We have so far seen that extracting patch from an image based on the kernel size and patch requires most of the effort. We naively implemented it with a double loop assuming a stride of size 1
but there is a faster way to get these patches of an input based on the filter size and stride using the method
np.lib.stride_tricks.as_strided
Let's see how this works out
Let's consider your input is X
and the convlutional kernel is of size ( 2, 2 )
with stride 1
then matrix should look something like this
X = np.arange(1, 10, dtype=np.int32).reshape(3, 3)
A = np.lib.stride_tricks.as_strided(X, shape=(2, 2, 2, 2), strides=(12, 4, 12, 4))
A
Lot's of stuff to unpack here, let's start with function signature and see what does individual parameters mean.
np.lib.stride_tricks.as_strided?
np.lib.stride_tricks.as_strided(x, shape=None, strides=None, subok=False, writeable=True)
This method creates a view on the matrix x
, where shape
and strides
are attributes of the view created. We are all familiar with what shape
signifies for a matrix but stride
is something new.
Numpy officially describes strides
as how many bytes we need to jump over in the data buffer to go from one item to the next
. So to create our desired view we need to pass it's shape and strides in the func args.
Let's try to understand it with an example.

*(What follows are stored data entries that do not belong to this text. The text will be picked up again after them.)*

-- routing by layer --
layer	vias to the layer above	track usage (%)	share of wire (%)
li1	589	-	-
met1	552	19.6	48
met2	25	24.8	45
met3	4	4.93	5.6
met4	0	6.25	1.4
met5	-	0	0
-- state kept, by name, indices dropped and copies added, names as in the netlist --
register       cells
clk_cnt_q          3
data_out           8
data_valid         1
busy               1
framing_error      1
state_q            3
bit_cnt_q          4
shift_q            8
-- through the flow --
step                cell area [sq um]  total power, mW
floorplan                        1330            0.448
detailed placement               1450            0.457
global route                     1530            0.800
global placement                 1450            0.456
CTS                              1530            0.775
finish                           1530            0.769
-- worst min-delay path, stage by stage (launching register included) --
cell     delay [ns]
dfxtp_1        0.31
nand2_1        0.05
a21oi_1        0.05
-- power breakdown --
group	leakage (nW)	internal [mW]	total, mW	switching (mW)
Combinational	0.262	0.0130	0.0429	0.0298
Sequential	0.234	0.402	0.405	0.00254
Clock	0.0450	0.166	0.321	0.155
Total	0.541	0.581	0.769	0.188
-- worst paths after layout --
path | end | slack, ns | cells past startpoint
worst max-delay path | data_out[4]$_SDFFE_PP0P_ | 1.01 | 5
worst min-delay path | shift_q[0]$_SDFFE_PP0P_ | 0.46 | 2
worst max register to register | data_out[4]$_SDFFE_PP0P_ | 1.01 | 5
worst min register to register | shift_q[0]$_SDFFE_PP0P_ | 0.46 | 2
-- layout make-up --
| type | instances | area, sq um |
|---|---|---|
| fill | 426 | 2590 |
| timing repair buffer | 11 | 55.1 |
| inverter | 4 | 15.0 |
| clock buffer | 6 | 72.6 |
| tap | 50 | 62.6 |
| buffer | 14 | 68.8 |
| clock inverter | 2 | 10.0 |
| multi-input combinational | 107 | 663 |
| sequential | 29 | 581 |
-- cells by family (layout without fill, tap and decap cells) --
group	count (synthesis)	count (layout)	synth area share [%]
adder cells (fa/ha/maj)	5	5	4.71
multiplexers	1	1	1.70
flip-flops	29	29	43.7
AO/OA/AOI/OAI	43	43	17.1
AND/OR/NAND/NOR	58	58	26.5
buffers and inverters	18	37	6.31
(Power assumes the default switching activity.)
**src/rtl/mem_port_arbiter_if.sv**
```systemverilog
// rtl/mem_port_arbiter_if.sv - requester and memory bus bundle for mem_port_arbiter
// Signals: fetch port (if_req/if_addr -> if_gnt/if_rvalid/if_rdata),
//          data port (dm_req/dm_we/dm_addr/dm_wdata -> dm_gnt/dm_rvalid/dm_rdata),
//          memory port (mem_read/mem_write/mem_addr/mem_wdata <- mem_rdata).
// Modports: slave = arbiter view, master = requesters + memory view.
interface mem_port_arbiter_if #(
    parameter int ADDR_W = 8,
    parameter int DATA_W = 32
);
    logic              if_req;
    logic [ADDR_W-1:0] if_addr;
    logic              if_gnt;
    logic              if_rvalid;
    logic [DATA_W-1:0] if_rdata;

    logic              dm_req;
    logic              dm_we;
    logic [ADDR_W-1:0] dm_addr;
    logic [DATA_W-1:0] dm_wdata;
    logic              dm_gnt;
    logic              dm_rvalid;
    logic [DATA_W-1:0] dm_rdata;

    logic              mem_read;
    logic              mem_write;
    logic [ADDR_W-1:0] mem_addr;
    logic [DATA_W-1:0] mem_wdata;
    logic [DATA_W-1:0] mem_rdata;

    modport slave (
        input  if_req, if_addr, dm_req, dm_we, dm_addr, dm_wdata, mem_rdata,
        output if_gnt, if_rvalid, if_rdata, dm_gnt, dm_rvalid, dm_rdata,
               mem_read, mem_write, mem_addr, mem_wdata
    );

    modport master (
        output if_req, if_addr, dm_req, dm_we, dm_addr, dm_wdata, mem_rdata,
        input  if_gnt, if_rvalid, if_rdata, dm_gnt, dm_rvalid, dm_rdata,
               mem_read, mem_write, mem_addr, mem_wdata
    );
endinterface

```
**src/rtl/mem_port_arbiter.sv**
```systemverilog
// rtl/mem_port_arbiter.sv - fetch/data arbiter and sequencer for a single-port word memory
// Ports: clk, rst_n (async, active-low), bus (mem_port_arbiter_if.slave).
// Option: MEM_ARB_ROUND_ROBIN_EN selects a 1-bit round-robin pointer instead of
//         data-first priority with a fetch starvation counter.
// Every output is a flop; IDLE -> ISSUE -> RESP, with RESP able to go straight to ISSUE.
module mem_port_arbiter #(
    parameter int ADDR_W       = 8,
    parameter int DATA_W       = 32,
    parameter int STARVE_LIMIT = 4
) (
    input  logic              clk,
    input  logic              rst_n,
    mem_port_arbiter_if.slave bus
);
    typedef enum logic [1:0] {S_IDLE = 2'd0, S_ISSUE = 2'd1, S_RESP = 2'd2} state_t;

    state_t r_state;
    state_t w_state_nxt;

    // Latched winner of the transaction in flight.
    logic r_win_if;
    logic r_we;

    logic              r_if_gnt, r_if_rvalid, r_dm_gnt, r_dm_rvalid, r_mem_read, r_mem_write;
    logic [DATA_W-1:0] r_if_rdata, r_dm_rdata, r_mem_wdata;
    logic [ADDR_W-1:0] r_mem_addr;

    logic              w_if_gnt_nxt, w_if_rvalid_nxt, w_dm_gnt_nxt, w_dm_rvalid_nxt;
    logic              w_mem_read_nxt, w_mem_write_nxt;
    logic [DATA_W-1:0] w_if_rdata_nxt, w_dm_rdata_nxt, w_mem_wdata_nxt;
    logic [ADDR_W-1:0] w_mem_addr_nxt;

    logic w_arb;          // an arbitration takes place at this edge
    logic w_fetch_first;  // fetch wins a tie
    logic w_pick_if;

    // Requests are ignored during ISSUE; IDLE and RESP both arbitrate.
    assign w_arb     = (r_state != S_ISSUE) && (bus.if_req || bus.dm_req);
    assign w_pick_if = bus.if_req && (!bus.dm_req || w_fetch_first);

`ifdef MEM_ARB_ROUND_ROBIN_EN
    logic r_rr_if;  // 1: fetch is preferred on the next tie

    assign w_fetch_first = r_rr_if;

    always_ff @(posedge clk or negedge rst_n) begin
        if (!rst_n) begin
            r_rr_if <= 1'b0;
        end else if (w_arb) begin
            r_rr_if <= !w_pick_if;
        end
    end
`else
    localparam logic [3:0] LIMIT = 4'(STARVE_LIMIT);

    logic [3:0] r_starve;  // consecutive arbitrations fetch requested and lost

    assign w_fetch_first = (r_starve == LIMIT);

    always_ff @(posedge clk or negedge rst_n) begin
        if (!rst_n) begin
            r_starve <= 4'd0;
        end else if (w_arb) begin
            if (w_pick_if) begin
                r_starve <= 4'd0;
            end else if (bus.if_req && (r_starve != LIMIT)) begin
                r_starve <= r_starve + 4'd1;
            end
        end
    end
`endif

    always_ff @(posedge clk or negedge rst_n) begin
        if (!rst_n) begin
            r_state <= S_IDLE;
        end else begin
            r_state <= w_state_nxt;
        end
    end

    always_comb begin
        w_state_nxt = S_IDLE;
        case (r_state)
            S_IDLE:  w_state_nxt = w_arb ? S_ISSUE : S_IDLE;
            S_ISSUE: w_state_nxt = S_RESP;
            S_RESP:  w_state_nxt = w_arb ? S_ISSUE : S_IDLE;
            default: w_state_nxt = S_IDLE;
        endcase
    end

    // Computes the value every output flop takes at the coming edge.
    always_comb begin
        w_if_gnt_nxt    = 1'b0;
        w_dm_gnt_nxt    = 1'b0;
        w_mem_read_nxt  = 1'b0;
        w_mem_write_nxt = 1'b0;
        w_if_rvalid_nxt = 1'b0;
        w_dm_rvalid_nxt = 1'b0;
        w_mem_addr_nxt  = r_mem_addr;
        w_mem_wdata_nxt = r_mem_wdata;
        w_if_rdata_nxt  = r_if_rdata;
        w_dm_rdata_nxt  = r_dm_rdata;
        if (w_state_nxt == S_ISSUE) begin
            if (w_pick_if) begin
                w_if_gnt_nxt   = 1'b1;
                w_mem_read_nxt = 1'b1;
                w_mem_addr_nxt = bus.if_addr;
            end else begin
                w_dm_gnt_nxt    = 1'b1;
                w_mem_read_nxt  = !bus.dm_we;
                w_mem_write_nxt = bus.dm_we;
                w_mem_addr_nxt  = bus.dm_addr;
                w_mem_wdata_nxt = bus.dm_wdata;
            end
        end
        // Memory data is valid during RESP; the response pulse lands in the next cycle.
        if (r_state == S_RESP) begin
            if (r_win_if) begin
                w_if_rvalid_nxt = 1'b1;
                w_if_rdata_nxt  = bus.mem_rdata;
            end else begin
                w_dm_rvalid_nxt = 1'b1;
                if (!r_we) begin
                    w_dm_rdata_nxt = bus.mem_rdata;
                end
            end
        end
    end

    always_ff @(posedge clk or negedge rst_n) begin
        if (!rst_n) begin
            r_win_if    <= 1'b0;
            r_we        <= 1'b0;
            r_if_gnt    <= 1'b0;
            r_dm_gnt    <= 1'b0;
            r_mem_read  <= 1'b0;
            r_mem_write <= 1'b0;
            r_if_rvalid <= 1'b0;
            r_dm_rvalid <= 1'b0;
            r_mem_addr  <= '0;
            r_mem_wdata <= '0;
            r_if_rdata  <= '0;
            r_dm_rdata  <= '0;
        end else begin
            if (w_state_nxt == S_ISSUE) begin
                r_win_if <= w_pick_if;
                r_we     <= !w_pick_if && bus.dm_we;
            end
            r_if_gnt    <= w_if_gnt_nxt;
            r_dm_gnt    <= w_dm_gnt_nxt;
            r_mem_read  <= w_mem_read_nxt;
            r_mem_write <= w_mem_write_nxt;
            r_if_rvalid <= w_if_rvalid_nxt;
            r_dm_rvalid <= w_dm_rvalid_nxt;
            r_mem_addr  <= w_mem_addr_nxt;
            r_mem_wdata <= w_mem_wdata_nxt;
            r_if_rdata  <= w_if_rdata_nxt;
            r_dm_rdata  <= w_dm_rdata_nxt;
        end
    end

    assign bus.if_gnt    = r_if_gnt;
    assign bus.if_rvalid = r_if_rvalid;
    assign bus.if_rdata  = r_if_rdata;
    assign bus.dm_gnt    = r_dm_gnt;
    assign bus.dm_rvalid = r_dm_rvalid;
    assign bus.dm_rdata  = r_dm_rdata;
    assign bus.mem_read  = r_mem_read;
    assign bus.mem_write = r_mem_write;
    assign bus.mem_addr  = r_mem_addr;
    assign bus.mem_wdata = r_mem_wdata;
endmodule

```
**src/flat_wrapper.sv**
```systemverilog
// flat-port wrapper written by rule: the top's interface ports become plain ports
module mem_port_arbiter_flat 
#(
    parameter int ADDR_W       = 8,
    parameter int DATA_W       = 32,
    parameter int STARVE_LIMIT = 4
)
  (clk, rst_n, bus_if_req, bus_if_addr, bus_dm_req, bus_dm_we, bus_dm_addr, bus_dm_wdata, bus_mem_rdata, bus_if_gnt, bus_if_rvalid, bus_if_rdata, bus_dm_gnt, bus_dm_rvalid, bus_dm_rdata, bus_mem_read, bus_mem_write, bus_mem_addr, bus_mem_wdata);
  mem_port_arbiter_if #(.ADDR_W(ADDR_W), .DATA_W(DATA_W)) bus_i ();
  input  logic clk;
  input  logic rst_n;
  input wire logic [$bits(bus_i.if_req)-1:0] bus_if_req;
  input wire logic [$bits(bus_i.if_addr)-1:0] bus_if_addr;
  input wire logic [$bits(bus_i.dm_req)-1:0] bus_dm_req;
  input wire logic [$bits(bus_i.dm_we)-1:0] bus_dm_we;
  input wire logic [$bits(bus_i.dm_addr)-1:0] bus_dm_addr;
  input wire logic [$bits(bus_i.dm_wdata)-1:0] bus_dm_wdata;
  input wire logic [$bits(bus_i.mem_rdata)-1:0] bus_mem_rdata;
  output wire logic [$bits(bus_i.if_gnt)-1:0] bus_if_gnt;
  output wire logic [$bits(bus_i.if_rvalid)-1:0] bus_if_rvalid;
  output wire logic [$bits(bus_i.if_rdata)-1:0] bus_if_rdata;
  output wire logic [$bits(bus_i.dm_gnt)-1:0] bus_dm_gnt;
  output wire logic [$bits(bus_i.dm_rvalid)-1:0] bus_dm_rvalid;
  output wire logic [$bits(bus_i.dm_rdata)-1:0] bus_dm_rdata;
  output wire logic [$bits(bus_i.mem_read)-1:0] bus_mem_read;
  output wire logic [$bits(bus_i.mem_write)-1:0] bus_mem_write;
  output wire logic [$bits(bus_i.mem_addr)-1:0] bus_mem_addr;
  output wire logic [$bits(bus_i.mem_wdata)-1:0] bus_mem_wdata;
  assign bus_i.if_req = bus_if_req;
  assign bus_i.if_addr = bus_if_addr;
  assign bus_i.dm_req = bus_dm_req;
  assign bus_i.dm_we = bus_dm_we;
  assign bus_i.dm_addr = bus_dm_addr;
  assign bus_i.dm_wdata = bus_dm_wdata;
  assign bus_i.mem_rdata = bus_mem_rdata;
  assign bus_if_gnt = bus_i.if_gnt;
  assign bus_if_rvalid = bus_i.if_rvalid;
  assign bus_if_rdata = bus_i.if_rdata;
  assign bus_dm_gnt = bus_i.dm_gnt;
  assign bus_dm_rvalid = bus_i.dm_rvalid;
  assign bus_dm_rdata = bus_i.dm_rdata;
  assign bus_mem_read = bus_i.mem_read;
  assign bus_mem_write = bus_i.mem_write;
  assign bus_mem_addr = bus_i.mem_addr;
  assign bus_mem_wdata = bus_i.mem_wdata;
  mem_port_arbiter #(.ADDR_W(ADDR_W), .DATA_W(DATA_W), .STARVE_LIMIT(STARVE_LIMIT)) u_core (.clk(clk), .rst_n(rst_n), .bus(bus_i));
endmodule
```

a = np.arange(9, dtype=np.int32).reshape(3,3)
print(a)
so for moving from a[i, 0] to a[i, 1] we need to jump 4 bytes since dtype is int32
and across ith
dimension to move from a[0, j] to a[1, j] we need to jump 12 bytes, hence strides for a
would be (12, 4)
a.strides
Coming back to original array A
how would we determine it's strides, we could start with the lowest dimension. How many bytes we need to jump when moving from A[i, j, k, l] to A[i, j, k, l+1] and compare it with X
. We know moving from previous exercise moving across lowest dimension would require only 4 bytes so strides would be (?, ?, ?, 4)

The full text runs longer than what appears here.